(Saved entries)
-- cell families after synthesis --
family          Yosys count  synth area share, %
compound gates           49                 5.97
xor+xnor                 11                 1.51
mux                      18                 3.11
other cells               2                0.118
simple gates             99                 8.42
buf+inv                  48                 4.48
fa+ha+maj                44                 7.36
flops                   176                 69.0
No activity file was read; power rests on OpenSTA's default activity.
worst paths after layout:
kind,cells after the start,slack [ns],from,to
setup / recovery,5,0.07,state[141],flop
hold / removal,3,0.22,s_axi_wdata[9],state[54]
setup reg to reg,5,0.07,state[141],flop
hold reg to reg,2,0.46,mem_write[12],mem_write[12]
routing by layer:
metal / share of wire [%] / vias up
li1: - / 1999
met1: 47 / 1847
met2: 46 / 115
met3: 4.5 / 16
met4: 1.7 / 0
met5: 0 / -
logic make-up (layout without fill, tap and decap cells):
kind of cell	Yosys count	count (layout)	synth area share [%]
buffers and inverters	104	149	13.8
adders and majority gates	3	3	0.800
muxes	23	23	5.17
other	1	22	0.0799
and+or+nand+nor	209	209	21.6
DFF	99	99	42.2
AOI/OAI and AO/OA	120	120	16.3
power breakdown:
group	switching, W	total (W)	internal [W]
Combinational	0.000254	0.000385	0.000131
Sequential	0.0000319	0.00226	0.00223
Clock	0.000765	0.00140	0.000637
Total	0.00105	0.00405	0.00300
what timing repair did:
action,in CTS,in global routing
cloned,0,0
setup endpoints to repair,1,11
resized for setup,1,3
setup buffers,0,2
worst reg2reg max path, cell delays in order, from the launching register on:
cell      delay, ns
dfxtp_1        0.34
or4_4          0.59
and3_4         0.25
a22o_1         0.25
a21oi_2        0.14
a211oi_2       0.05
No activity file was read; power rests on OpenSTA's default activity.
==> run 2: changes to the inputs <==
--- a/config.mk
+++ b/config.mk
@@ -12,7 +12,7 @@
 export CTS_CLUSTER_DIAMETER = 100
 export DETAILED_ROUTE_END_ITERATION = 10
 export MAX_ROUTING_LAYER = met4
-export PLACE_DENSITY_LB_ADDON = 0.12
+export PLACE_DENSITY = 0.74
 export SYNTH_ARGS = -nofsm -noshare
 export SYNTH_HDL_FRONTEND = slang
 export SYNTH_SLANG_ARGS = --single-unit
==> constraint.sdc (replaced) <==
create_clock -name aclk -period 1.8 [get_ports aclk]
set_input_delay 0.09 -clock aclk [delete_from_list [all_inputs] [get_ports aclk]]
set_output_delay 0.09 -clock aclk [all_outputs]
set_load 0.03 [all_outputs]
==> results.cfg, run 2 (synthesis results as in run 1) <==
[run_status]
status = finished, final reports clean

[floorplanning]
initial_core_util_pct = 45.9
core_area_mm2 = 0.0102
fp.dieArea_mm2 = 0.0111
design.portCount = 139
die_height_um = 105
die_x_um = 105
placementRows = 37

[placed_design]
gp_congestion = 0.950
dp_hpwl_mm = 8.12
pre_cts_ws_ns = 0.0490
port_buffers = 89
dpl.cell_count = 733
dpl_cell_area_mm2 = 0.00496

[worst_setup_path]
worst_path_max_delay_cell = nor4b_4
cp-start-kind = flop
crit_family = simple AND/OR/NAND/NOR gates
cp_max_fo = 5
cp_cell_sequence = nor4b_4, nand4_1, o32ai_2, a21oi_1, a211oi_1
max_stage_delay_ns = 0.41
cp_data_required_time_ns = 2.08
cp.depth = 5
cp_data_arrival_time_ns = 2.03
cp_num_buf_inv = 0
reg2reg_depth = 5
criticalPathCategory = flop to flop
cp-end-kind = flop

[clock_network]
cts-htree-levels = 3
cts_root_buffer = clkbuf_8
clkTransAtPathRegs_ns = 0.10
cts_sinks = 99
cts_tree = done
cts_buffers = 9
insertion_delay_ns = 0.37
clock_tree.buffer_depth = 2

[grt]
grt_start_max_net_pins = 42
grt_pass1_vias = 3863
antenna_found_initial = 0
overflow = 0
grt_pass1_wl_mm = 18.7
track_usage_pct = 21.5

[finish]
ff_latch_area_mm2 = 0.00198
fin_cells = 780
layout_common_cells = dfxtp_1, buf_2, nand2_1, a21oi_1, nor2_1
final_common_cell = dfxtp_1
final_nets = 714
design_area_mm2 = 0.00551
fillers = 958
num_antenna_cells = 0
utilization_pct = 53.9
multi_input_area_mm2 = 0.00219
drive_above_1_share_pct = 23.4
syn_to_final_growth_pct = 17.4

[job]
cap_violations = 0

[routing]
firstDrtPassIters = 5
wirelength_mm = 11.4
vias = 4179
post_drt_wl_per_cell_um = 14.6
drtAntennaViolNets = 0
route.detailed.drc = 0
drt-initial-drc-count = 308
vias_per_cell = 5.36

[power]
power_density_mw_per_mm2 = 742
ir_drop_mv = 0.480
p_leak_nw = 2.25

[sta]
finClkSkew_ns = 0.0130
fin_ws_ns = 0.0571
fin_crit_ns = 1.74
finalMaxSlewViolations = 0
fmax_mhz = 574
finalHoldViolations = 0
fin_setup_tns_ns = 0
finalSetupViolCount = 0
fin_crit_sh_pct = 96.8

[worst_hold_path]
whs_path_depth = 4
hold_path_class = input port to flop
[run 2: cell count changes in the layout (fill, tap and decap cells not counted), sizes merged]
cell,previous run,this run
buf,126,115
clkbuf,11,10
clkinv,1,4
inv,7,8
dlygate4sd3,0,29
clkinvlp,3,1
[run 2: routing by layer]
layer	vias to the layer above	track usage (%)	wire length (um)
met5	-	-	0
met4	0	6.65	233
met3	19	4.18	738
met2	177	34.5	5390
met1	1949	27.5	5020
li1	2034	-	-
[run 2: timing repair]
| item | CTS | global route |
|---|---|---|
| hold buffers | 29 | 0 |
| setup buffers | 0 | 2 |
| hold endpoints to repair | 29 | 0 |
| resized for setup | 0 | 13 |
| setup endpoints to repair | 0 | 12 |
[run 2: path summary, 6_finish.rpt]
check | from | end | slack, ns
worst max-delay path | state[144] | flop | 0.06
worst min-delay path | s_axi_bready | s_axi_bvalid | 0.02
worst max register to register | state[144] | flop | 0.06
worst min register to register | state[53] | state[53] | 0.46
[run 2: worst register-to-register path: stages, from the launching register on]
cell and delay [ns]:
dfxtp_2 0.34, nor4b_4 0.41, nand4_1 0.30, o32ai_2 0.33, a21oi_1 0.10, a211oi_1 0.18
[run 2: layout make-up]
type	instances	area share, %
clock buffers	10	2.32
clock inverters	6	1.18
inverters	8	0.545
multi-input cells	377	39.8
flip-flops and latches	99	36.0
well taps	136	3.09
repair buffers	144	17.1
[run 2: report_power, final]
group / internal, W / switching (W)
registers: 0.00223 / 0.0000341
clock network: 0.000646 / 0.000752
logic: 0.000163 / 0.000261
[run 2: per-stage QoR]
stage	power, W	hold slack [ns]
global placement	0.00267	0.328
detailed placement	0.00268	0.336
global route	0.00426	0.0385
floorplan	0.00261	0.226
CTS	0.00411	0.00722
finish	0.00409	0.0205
--- src/core/crtvx_pkg.sv ---
// crtvx package: register indices, field positions, reset values and carrier types
package crtvx_pkg;

    // crt controller indices of registers held in this block
    localparam logic [7:0] IDX_VERT_TOTAL_LOW = 8'h06;
    localparam logic [7:0] IDX_OVERFLOW = 8'h07;
    localparam logic [7:0] IDX_MAX_SCAN_LINE = 8'h09;
    localparam logic [7:0] IDX_START_ADDR_MID = 8'h0C;
    localparam logic [7:0] IDX_START_ADDR_LOW = 8'h0D;
    localparam logic [7:0] IDX_VERT_SYNC_START_LOW = 8'h10;
    localparam logic [7:0] IDX_VERT_DISPLAY_END_LOW = 8'h12;
    localparam logic [7:0] IDX_ROW_OFFSET_LOW = 8'h13;
    localparam logic [7:0] IDX_VERT_BLANK_START_LOW = 8'h15;
    localparam logic [7:0] IDX_EXT_VERT_TOTAL_HIGH = 8'h30;
    localparam logic [7:0] IDX_EXT_VERT_DISPLAY_END_HIGH = 8'h31;
    localparam logic [7:0] IDX_EXT_VERT_SYNC_START_HIGH = 8'h32;
    localparam logic [7:0] IDX_EXT_VERT_BLANK_START_HIGH = 8'h33;
    localparam logic [7:0] IDX_EXT_START_ADDRESS_HIGH = 8'h40;
    localparam logic [7:0] IDX_EXT_ROW_OFFSET_HIGH = 8'h41;

    // field positions
    localparam int OVF_VERT_TOTAL_B8 = 0;
    localparam int OVF_DISPLAY_END_B8 = 1;
    localparam int OVF_SYNC_START_B8 = 2;
    localparam int OVF_BLANK_START_B8 = 3;
    localparam int OVF_VERT_TOTAL_B9 = 5;
    localparam int OVF_DISPLAY_END_B9 = 6;
    localparam int OVF_SYNC_START_B9 = 7;
    localparam int MSL_BLANK_START_B9 = 5;
    localparam int EXT_SA_UPDATE_REQ_BIT = 7;
    localparam int IOCTL_EXT_MODE_BIT = 0;
    localparam int CLKMODE_DWORD_BIT = 2;

    // reset values
    localparam logic [7:0] REG_RESET = 8'h00;
    localparam logic [11:0] LINE_RESET = 12'h000;
    localparam logic [19:0] START_RESET = 20'h00000;
    localparam logic [13:0] STRIDE_RESET = 14'h0000;

    // host access on the indexed i/o ports; sel low is the index port
    typedef struct packed {
        logic rd;
        logic wr;
        logic sel;
        logic [7:0] wdata;
    } crtvx_io_t;

    // composed timing and addressing values
    typedef struct packed {
        logic [11:0] vert_total;
        logic [11:0] display_end;
        logic [11:0] sync_start;
        logic [11:0] blank_start;
        logic [11:0] row_offset;
    } crtvx_timing_t;

endpackage

--- src/core/crtvx_regs.sv ---
// crtvx_regs: crt vertical extension registers, line counter and start address double buffer
`timescale 1ns/100ps

module crtvx_regs (
    // clock and reset
    input wire logic core_clk,
    input wire logic nrst,
    // indexed i/o port access
    input wire crtvx_pkg::crtvx_io_t io_req,
    output logic [7:0] io_rdata,
    output logic io_rack,
    // mode inputs from other register groups
    input wire logic [7:0] io_control_reg,
    input wire logic [7:0] clocking_mode_reg,
    // horizontal timing
    input wire logic line_end,
    // vertical timing outputs
    output logic [11:0] scan_line,
    output logic disp_en,
    output logic vsync_start,
    output logic vblank,
    // addressing outputs
    output logic [19:0] start_addr,
    output logic [11:0] row_offset,
    output logic [13:0] row_stride_bytes,
    output logic ext_mode
);

    // compose a 10-bit or 12-bit value from its parts
    function automatic logic [11:0] compose(input logic ext, input logic [7:0] hi,
                                             input logic b9, input logic b8,
                                             input logic [7:0] low);
        logic [11:0] v;
        if (ext) begin
            v = {hi[3:0], low};
        end else begin
            v = {2'b00, b9, b8, low};
        end
        return v;
    endfunction

    // start address from its high nibble and the two base bytes
    function automatic logic [19:0] start_of(input logic [3:0] hi, input logic [7:0] mid,
                                             input logic [7:0] low);
        return {hi, mid, low};
    endfunction

    // register file state
    logic [7:0] index;
    logic [7:0] vt_low, overflow, max_scan, sa_mid, sa_low;
    logic [7:0] vss_low, vde_low, ofs_low, vbs_low;
    logic [7:0] ext_vt, ext_vde, ext_vss, ext_vbs, ext_sa, ext_ofs;
    logic [7:0] next_index;
    logic [7:0] next_vt_low, next_overflow, next_max_scan, next_sa_mid, next_sa_low;
    logic [7:0] next_vss_low, next_vde_low, next_ofs_low, next_vbs_low;
    logic [7:0] next_ext_vt, next_ext_vde, next_ext_vss, next_ext_vbs;
    logic [7:0] next_ext_sa, next_ext_ofs;
    logic [7:0] next_io_rdata;
    logic next_io_rack;

    // timing state
    logic [11:0] next_scan_line;
    logic next_disp_en, next_vsync_start, next_vblank, next_ext_mode;
    logic [19:0] next_start_addr;
    logic [11:0] next_row_offset;
    logic [13:0] next_row_stride_bytes;

    // combinational helpers
    crtvx_pkg::crtvx_timing_t tim;
    logic ext;
    logic data_wr;
    logic [11:0] line_inc;
    logic [12:0] last_line;
    logic sync_hit;
    logic transfer;

    // mode is live: a width change reaches the compares at the next line_end
    assign ext = io_control_reg[crtvx_pkg::IOCTL_EXT_MODE_BIT];
    assign data_wr = io_req.wr & io_req.sel;

    // composed values, recomputed every cycle from the live registers
    always_comb begin
        tim.vert_total = compose(ext, ext_vt, overflow[crtvx_pkg::OVF_VERT_TOTAL_B9],
                                 overflow[crtvx_pkg::OVF_VERT_TOTAL_B8], vt_low);
        tim.display_end = compose(ext, ext_vde, overflow[crtvx_pkg::OVF_DISPLAY_END_B9],
                                  overflow[crtvx_pkg::OVF_DISPLAY_END_B8], vde_low);
        tim.sync_start = compose(ext, ext_vss, overflow[crtvx_pkg::OVF_SYNC_START_B9],
                                 overflow[crtvx_pkg::OVF_SYNC_START_B8], vss_low);
        tim.blank_start = compose(ext, ext_vbs, max_scan[crtvx_pkg::MSL_BLANK_START_B9],
                                  overflow[crtvx_pkg::OVF_BLANK_START_B8], vbs_low);
        if (ext) begin
            tim.row_offset = {ext_ofs[3:0], ofs_low};
        end else begin
            tim.row_offset = {4'h0, ofs_low};
        end
    end

    // register writes and reads over the index and data ports
    always_comb begin
        next_index = index;
        next_vt_low = vt_low;
        next_overflow = overflow;
        next_max_scan = max_scan;
        next_sa_mid = sa_mid;
        next_sa_low = sa_low;
        next_vss_low = vss_low;
        next_vde_low = vde_low;
        next_ofs_low = ofs_low;
        next_vbs_low = vbs_low;
        next_ext_vt = ext_vt;
        next_ext_vde = ext_vde;
        next_ext_vss = ext_vss;
        next_ext_vbs = ext_vbs;
        next_ext_sa = ext_sa;
        next_ext_ofs = ext_ofs;
        // hardware clear first so a same-cycle software write wins
        if (transfer) begin
            next_ext_sa[crtvx_pkg::EXT_SA_UPDATE_REQ_BIT] = 1'b0;
        end
        if (io_req.wr && !io_req.sel) begin
            next_index = io_req.wdata;
        end
        if (data_wr) begin
            // reserved bits are stored as written; software keeps them zero
            // unmapped indices fall to the default branch and are dropped
            case (index)
                crtvx_pkg::IDX_VERT_TOTAL_LOW: next_vt_low = io_req.wdata;
                crtvx_pkg::IDX_OVERFLOW: next_overflow = io_req.wdata;
                crtvx_pkg::IDX_MAX_SCAN_LINE: next_max_scan = io_req.wdata;
                crtvx_pkg::IDX_START_ADDR_MID: next_sa_mid = io_req.wdata;
                crtvx_pkg::IDX_START_ADDR_LOW: next_sa_low = io_req.wdata;
                crtvx_pkg::IDX_VERT_SYNC_START_LOW: next_vss_low = io_req.wdata;
                crtvx_pkg::IDX_VERT_DISPLAY_END_LOW: next_vde_low = io_req.wdata;
                crtvx_pkg::IDX_ROW_OFFSET_LOW: next_ofs_low = io_req.wdata;
                crtvx_pkg::IDX_VERT_BLANK_START_LOW: next_vbs_low = io_req.wdata;
                crtvx_pkg::IDX_EXT_VERT_TOTAL_HIGH: next_ext_vt = io_req.wdata;
                crtvx_pkg::IDX_EXT_VERT_DISPLAY_END_HIGH: next_ext_vde = io_req.wdata;
                crtvx_pkg::IDX_EXT_VERT_SYNC_START_HIGH: next_ext_vss = io_req.wdata;
                crtvx_pkg::IDX_EXT_VERT_BLANK_START_HIGH: next_ext_vbs = io_req.wdata;
                crtvx_pkg::IDX_EXT_START_ADDRESS_HIGH: next_ext_sa = io_req.wdata;
                crtvx_pkg::IDX_EXT_ROW_OFFSET_HIGH: next_ext_ofs = io_req.wdata;
                default: next_index = index;
            endcase
        end
        // read data is zero outside a read, so outer read muxes can simply or
        next_io_rack = io_req.rd;
        next_io_rdata = 8'h00;
        if (io_req.rd && !io_req.sel) begin
            next_io_rdata = index;
        end else if (io_req.rd) begin
            case (index)
                crtvx_pkg::IDX_VERT_TOTAL_LOW: next_io_rdata = vt_low;
                crtvx_pkg::IDX_OVERFLOW: next_io_rdata = overflow;
                crtvx_pkg::IDX_MAX_SCAN_LINE: next_io_rdata = max_scan;
                crtvx_pkg::IDX_START_ADDR_MID: next_io_rdata = sa_mid;
                crtvx_pkg::IDX_START_ADDR_LOW: next_io_rdata = sa_low;
                crtvx_pkg::IDX_VERT_SYNC_START_LOW: next_io_rdata = vss_low;
                crtvx_pkg::IDX_VERT_DISPLAY_END_LOW: next_io_rdata = vde_low;
                crtvx_pkg::IDX_ROW_OFFSET_LOW: next_io_rdata = ofs_low;
                crtvx_pkg::IDX_VERT_BLANK_START_LOW: next_io_rdata = vbs_low;
                crtvx_pkg::IDX_EXT_VERT_TOTAL_HIGH: next_io_rdata = ext_vt;
                crtvx_pkg::IDX_EXT_VERT_DISPLAY_END_HIGH: next_io_rdata = ext_vde;
                crtvx_pkg::IDX_EXT_VERT_SYNC_START_HIGH: next_io_rdata = ext_vss;
                crtvx_pkg::IDX_EXT_VERT_BLANK_START_HIGH: next_io_rdata = ext_vbs;
                crtvx_pkg::IDX_EXT_START_ADDRESS_HIGH: next_io_rdata = ext_sa;
                crtvx_pkg::IDX_EXT_ROW_OFFSET_HIGH: next_io_rdata = ext_ofs;
                default: next_io_rdata = 8'h00;
            endcase
        end
    end

    // every register clears to zero; the live mode input sets widths afresh
    always_ff @(posedge core_clk or negedge nrst) begin
        if (!nrst) begin
            index <= crtvx_pkg::REG_RESET;
            vt_low <= crtvx_pkg::REG_RESET;
            overflow <= crtvx_pkg::REG_RESET;
            max_scan <= crtvx_pkg::REG_RESET;
            sa_mid <= crtvx_pkg::REG_RESET;
            sa_low <= crtvx_pkg::REG_RESET;
            vss_low <= crtvx_pkg::REG_RESET;
            vde_low <= crtvx_pkg::REG_RESET;
            ofs_low <= crtvx_pkg::REG_RESET;
            vbs_low <= crtvx_pkg::REG_RESET;
            ext_vt <= crtvx_pkg::REG_RESET;
            ext_vde <= crtvx_pkg::REG_RESET;
            ext_vss <= crtvx_pkg::REG_RESET;
            ext_vbs <= crtvx_pkg::REG_RESET;
            ext_sa <= crtvx_pkg::REG_RESET;
            ext_ofs <= crtvx_pkg::REG_RESET;
            io_rdata <= crtvx_pkg::REG_RESET;
            io_rack <= 1'b0;
        end else begin
            index <= next_index;
            vt_low <= next_vt_low;
            overflow <= next_overflow;
            max_scan <= next_max_scan;
            sa_mid <= next_sa_mid;
            sa_low <= next_sa_low;
            vss_low <= next_vss_low;
            vde_low <= next_vde_low;
            ofs_low <= next_ofs_low;
            vbs_low <= next_vbs_low;
            ext_vt <= next_ext_vt;
            ext_vde <= next_ext_vde;
            ext_vss <= next_ext_vss;
            ext_vbs <= next_ext_vbs;
            ext_sa <= next_ext_sa;
            ext_ofs <= next_ext_ofs;
            io_rdata <= next_io_rdata;
            io_rack <= next_io_rack;
        end
    end

    // line counter wraps after vertical total plus one, i.e. total lines = value + 2
    assign last_line = {1'b0, tim.vert_total} + 13'h0001;
    assign line_inc = ({1'b0, scan_line} >= last_line) ? 12'h000 : scan_line + 12'h001;
    assign sync_hit = line_end && (line_inc == tim.sync_start);
    // mid and low bytes are taken live at the sync edge, so they must be written first
    // the request bit is inert unless extended mode is on
    assign transfer = sync_hit && ext && ext_sa[crtvx_pkg::EXT_SA_UPDATE_REQ_BIT];

    always_comb begin
        next_scan_line = scan_line;
        next_disp_en = disp_en;
        next_vblank = vblank;
        // a one-cycle strobe; the sync width belongs to the base timing logic
        next_vsync_start = sync_hit;
        next_ext_mode = ext;
        if (line_end) begin
            next_scan_line = line_inc;
            next_disp_en = (line_inc <= tim.display_end);
            if (line_inc == tim.blank_start) begin
                next_vblank = 1'b1;
            end else if (line_inc == 12'h000) begin
                // blank end lives elsewhere; here it drops at frame wrap
                next_vblank = 1'b0;
            end
        end
        next_start_addr = start_addr;
        // entering extended mode keeps the last address until a requested transfer
        if (!ext) begin
            next_start_addr = start_of(4'h0, sa_mid, sa_low);
        end else if (transfer) begin
            next_start_addr = start_of(ext_sa[3:0], sa_mid, sa_low);
        end
        next_row_offset = tim.row_offset;
        // dword pitch is four bytes per unit, word pitch two
        if (clocking_mode_reg[crtvx_pkg::CLKMODE_DWORD_BIT]) begin
            next_row_stride_bytes = {tim.row_offset, 2'b00};
        end else begin
            next_row_stride_bytes = {1'b0, tim.row_offset, 1'b0};
        end
    end

    always_ff @(posedge core_clk or negedge nrst) begin
        if (!nrst) begin
            scan_line <= crtvx_pkg::LINE_RESET;
            disp_en <= 1'b0;
            vsync_start <= 1'b0;
            vblank <= 1'b0;
            ext_mode <= 1'b0;
            start_addr <= crtvx_pkg::START_RESET;
            row_offset <= crtvx_pkg::LINE_RESET;
            row_stride_bytes <= crtvx_pkg::STRIDE_RESET;
        end else begin
            scan_line <= next_scan_line;
            disp_en <= next_disp_en;
            vsync_start <= next_vsync_start;
            vblank <= next_vblank;
            ext_mode <= next_ext_mode;
            start_addr <= next_start_addr;
            row_offset <= next_row_offset;
            row_stride_bytes <= next_row_stride_bytes;
        end
    end

endmodule

--- config.mk ---
export PLATFORM = sky130hd
export DESIGN_NAME = crtvx_regs
export DESIGN_NICKNAME = d
export VERILOG_FILES = /design/src/core/crtvx_pkg.sv /design/src/core/crtvx_regs.sv
export SDC_FILE = /design/constraint.sdc
export NUM_CORES = 1
export LEC_CHECK = 0
export BUFFER_PORTS_ARGS = -buffer_cell sky130_fd_sc_hd__buf_2
export CORE_ASPECT_RATIO = 1.25
export CORE_MARGIN = 1
export CORE_UTILIZATION = 60
export DETAILED_ROUTE_END_ITERATION = 7
export PLACE_DENSITY = 0.81
export RECOVER_POWER = 100
export REMOVE_ABC_BUFFERS = 1
export SYNTH_ARGS = -nofsm -noshare
export SYNTH_HDL_FRONTEND = slang
export SYNTH_SLANG_ARGS = --single-unit
--- constraint.sdc ---
create_clock -name core_clk -period 12.2 [get_ports core_clk]
set_input_delay 3.66 -clock core_clk [delete_from_list [all_inputs] [get_ports core_clk]]
set_output_delay 3.66 -clock core_clk [all_outputs]
set_load 0.02 [all_outputs]
# ---- Word-level counts from Yosys, hierarchy flattened
# Cells that the tools add are included.
dict set report word_totals {
  romBits 0
  ramBits 0
  latch_bits 0
  ff_bits 199
  inputBits 30
  elab_cells 96
  n_memories 0
  output_inout_bits 71
}
dict set report classes {
  n_addsub 2
  n_reduce_logical 25
  magnitude_cmp 2
  n_shift 0
  eq_ne 19
  bitwise 1
  n_div 0
  n_mux 20
  multipliers 0
}
# operator n
set ops {}
lappend ops {{$pmux 8 s15} 1}
lappend ops {{$mux 12} 6}
lappend ops {{$mux 8} 7}
lappend ops {{$mux 20} 2}
lappend ops {{$eq 8x5->1 const B} 4}
lappend ops {{$eq 8x6->1 const B} 4}
lappend ops {{$reduce_and 2->1} 16}
lappend ops {{$eq 12x12->1} 2}
lappend ops {{$eq 8x4->1 const B} 3}
lappend ops {{$eq 8x3->1 const B} 2}
lappend ops {{$eq 8x7->1 const B} 2}
lappend ops {{$reduce_or 15->1} 1}
lappend ops {{$mux 14} 1}
lappend ops {{$add 12x1->13 const B} 1}
lappend ops {{$ge 12x13->1} 1}
lappend ops {{$add 12x1->12 const B} 1}
lappend ops {{$le 12x12->1} 1}
lappend ops {{$logic_not 12->1} 1}
lappend ops {{$logic_and 1x1->1} 5}
lappend ops {{$mux 1} 3}
lappend ops {{$ne 2x1->1 const B} 1}
lappend ops {{$ne 2x2->1 const B} 1}
lappend ops {{$reduce_bool 2->1} 1}
lappend ops {{$and 1x1->1} 1}
lappend ops {{$logic_not 1->1} 1}

# ---- Longest topological paths before layout
dict set report depth {
  ltp_word 11
  ltp_mapped 24
  depth_no_buf 20
}

# ---- Least setup slack after synthesis
# No wires, ideal clock.
dict set report synth_timing {
  path_kind {input -> register}
  start {input io_control_reg[0]}
  end {register disp_en}
  setup_ns 0.065
  required_time_ns 12.135
  arrival_ns 7.717
  setup_slack_ns 4.418
  path_buffers 5
  stages 23
  path_cell_list {buf_2 -> buf_1 -> mux2i_1 -> nor3_1 -> nand3_1 -> xnor2_1 -> nand2_1 -> ha_1 -> nand3_1 -> a21o_1 -> a31oi_1 -> buf_6 -> clkbuf_1 -> buf_1 -> nor2_1 -> ha_1 -> nor2b_1 -> o21ai_0 -> nand2b_1 -> a21oi_1 -> nor3_1 -> a2111oi_0 -> o22a_1}
}
dict set report synth_between {
  elab_chain_len 5
  word_cells_on_any_way 6
  classes_between {add/sub (1); order compare (2); mux (3)}
}
# item line_no
set synth_rtl {}
lappend synth_rtl {{start, declared} crtvx_regs.sv:13} ;# input wire logic [7:0] io_control_reg,
lappend synth_rtl {{$mux 12} crtvx_regs.sv:34} ;# if (ext) begin
lappend synth_rtl {{$add 12x1->13} crtvx_regs.sv:216} ;# assign last_line = {1'b0, tim.vert_total} + 13'h0001;
lappend synth_rtl {{$ge 12x13->1} crtvx_regs.sv:217} ;# assign line_inc = ({1'b0, scan_line} >= last_line) ? 12'h000 : scan_line + 12'h001;
lappend synth_rtl {{$mux 12} crtvx_regs.sv:217}
lappend synth_rtl {{via line_inc[1]} crtvx_regs.sv:72} ;# logic [11:0] line_inc;
lappend synth_rtl {{$le 12x12->1} crtvx_regs.sv:232} ;# next_disp_en = (line_inc <= tim.display_end);
lappend synth_rtl {{end signal, assigned} crtvx_regs.sv:268} ;# disp_en <= next_disp_en;
lappend synth_rtl {{end, declared} crtvx_regs.sv:19} ;# output logic disp_en,
# The timed path passes the listed nets, and every way through them passes these cells.
# A chain may end at the register's enable or synchronous reset.

# ---- Worst setup path in the final report
# Same ends and word-level chain as after synthesis.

*TASK BRIEF*
Only one stretch of the records above is wanted: the lines between the one holding "[floorplanning]" and the one holding "cp_max_fo = 5", inclusive, reproduced exactly.

*EXERCISE SOLUTION*
[floorplanning]
initial_core_util_pct = 45.9
core_area_mm2 = 0.0102
fp.dieArea_mm2 = 0.0111
design.portCount = 139
die_height_um = 105
die_x_um = 105
placementRows = 37

[placed_design]
gp_congestion = 0.950
dp_hpwl_mm = 8.12
pre_cts_ws_ns = 0.0490
port_buffers = 89
dpl.cell_count = 733
dpl_cell_area_mm2 = 0.00496

[worst_setup_path]
worst_path_max_delay_cell = nor4b_4
cp-start-kind = flop
crit_family = simple AND/OR/NAND/NOR gates
cp_max_fo = 5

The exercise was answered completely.